The day started with a quick live shoot of Debbie and then it was straight into the Lightroom workflow. 

 

  • Import the images
  • Sort the images
  • Edit the images
  • Output the images

 

Now, if that seems simple, it is. I believe that people make lightroom more complicated than it is. It isn’t Photoshop, it can’t add crazy borders and do HDR, it doesn’t stich photos together and it doesn’t deal with compositing different images together, what it does do is let photographers import their images, sort their images, edit their images and then output their images.

I am not going to go into the details of what Scott taught, except to say that even for those of us who spend a huge amount of time in lightroom and thought we knew the ins and outs, there was plenty in the seminar to learn.  I have a whole new workflows to try out…

Key Words

What I did want to touch on was the whole idea of key words. This is a way to add descriptive words to your images and today the question was asked, Why do we need to use them? Are key words necessary? Key words have traditionally been used to locate certain images by the descriptive words in the metadata. For example, if I wanted a photo of Bob Weir with his Gibson guitar, I would put he following terms into the search bar, “Bob Weir”, “Guitar”, “Gibson” and all the images that had those three keywords would be displayed. Is this necessary for all photographers?

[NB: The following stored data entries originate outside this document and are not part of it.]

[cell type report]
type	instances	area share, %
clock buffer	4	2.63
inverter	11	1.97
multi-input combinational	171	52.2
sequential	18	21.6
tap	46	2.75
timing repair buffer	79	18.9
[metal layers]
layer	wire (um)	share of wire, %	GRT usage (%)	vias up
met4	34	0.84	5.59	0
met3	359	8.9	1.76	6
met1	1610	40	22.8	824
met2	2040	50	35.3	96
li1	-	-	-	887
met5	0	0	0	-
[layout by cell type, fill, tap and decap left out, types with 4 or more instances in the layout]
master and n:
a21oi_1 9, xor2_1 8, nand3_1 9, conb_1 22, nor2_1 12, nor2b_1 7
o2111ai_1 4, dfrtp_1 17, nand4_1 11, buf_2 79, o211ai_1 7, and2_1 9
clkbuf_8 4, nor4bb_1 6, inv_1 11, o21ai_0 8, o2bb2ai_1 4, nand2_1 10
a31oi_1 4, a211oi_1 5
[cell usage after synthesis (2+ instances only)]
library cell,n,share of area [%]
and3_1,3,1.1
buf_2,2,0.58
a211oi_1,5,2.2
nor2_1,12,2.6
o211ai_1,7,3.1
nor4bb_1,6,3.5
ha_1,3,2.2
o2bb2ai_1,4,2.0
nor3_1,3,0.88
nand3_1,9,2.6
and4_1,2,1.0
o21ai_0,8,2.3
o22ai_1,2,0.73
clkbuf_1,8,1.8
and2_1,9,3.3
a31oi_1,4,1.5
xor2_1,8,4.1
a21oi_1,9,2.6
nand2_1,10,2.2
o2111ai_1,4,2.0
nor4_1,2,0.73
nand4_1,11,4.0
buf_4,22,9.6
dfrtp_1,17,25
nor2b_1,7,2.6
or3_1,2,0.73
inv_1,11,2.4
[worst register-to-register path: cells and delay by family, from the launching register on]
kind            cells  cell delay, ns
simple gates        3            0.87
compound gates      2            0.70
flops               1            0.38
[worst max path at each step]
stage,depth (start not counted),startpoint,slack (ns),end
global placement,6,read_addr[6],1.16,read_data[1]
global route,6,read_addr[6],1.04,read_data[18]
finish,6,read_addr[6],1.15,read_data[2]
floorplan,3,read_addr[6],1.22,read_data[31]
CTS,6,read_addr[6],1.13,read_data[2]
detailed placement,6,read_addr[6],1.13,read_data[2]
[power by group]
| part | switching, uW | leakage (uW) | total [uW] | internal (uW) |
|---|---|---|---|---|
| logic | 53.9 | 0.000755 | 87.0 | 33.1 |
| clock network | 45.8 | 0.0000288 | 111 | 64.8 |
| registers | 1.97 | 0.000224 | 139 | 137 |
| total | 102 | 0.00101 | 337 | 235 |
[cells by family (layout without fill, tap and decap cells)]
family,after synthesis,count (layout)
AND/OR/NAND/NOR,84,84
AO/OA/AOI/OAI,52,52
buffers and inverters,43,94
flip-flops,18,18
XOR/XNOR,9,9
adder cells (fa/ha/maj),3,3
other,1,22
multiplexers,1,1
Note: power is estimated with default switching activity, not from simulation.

And for a lot of people, the answer is probably not. I used to feel a lot of guilt that I didn’t have all my key words completely up to date. I always mean to go back in and keyword all my images individually, it was always something I meant to do on a rainy day,or following some kind of traumatic accident when I had a lot of time on my hands, but that day never seem to come. With Lightroom, (and Bridge) I add keywords on import. That means that I add the band, venue, tour name, and words like music, rock, concert to all the music images. I usually then go in and add the band member names as keywords to individual images from that show, but thats about it. I know I should go and add the instruments and other information, but I never get around to it, and it seems that I have never needed it. Turns out, no one ever asked for a shot of Bob playing a certain guitar. The request is usually something like, “send me your best photo of Bob Weir” which doesn’t need all the extra key wording.

I will keep adding the keywords to my images on import, but now I won’t feel any guilt when I don’t go back and add the small details on an image by image basis. On my drive back from Los Angeles, I thought of one other place that key words are useful, and that is in Flickr. I f you use flicker, then you know that the tags are great for searching, if you don’t use Flickr, then never mind.

All in all, the Lightroom Live tour was a great way to spend a day, thanks to Scott, Matt and Michael.

Matt got one of the prime seats.. C’mon give the guy a table, or at least one of those a good lap tray.

All that lightroom talk, combined with a heavy lunch and it’s nap time before the afternoon session.

Scott gets ready for the sexy shampoo shoot while Michael sets up the lights.

Lighting Matt so that it is impossible to get a correct exposure from across the room.

Scott answering questions between sessions.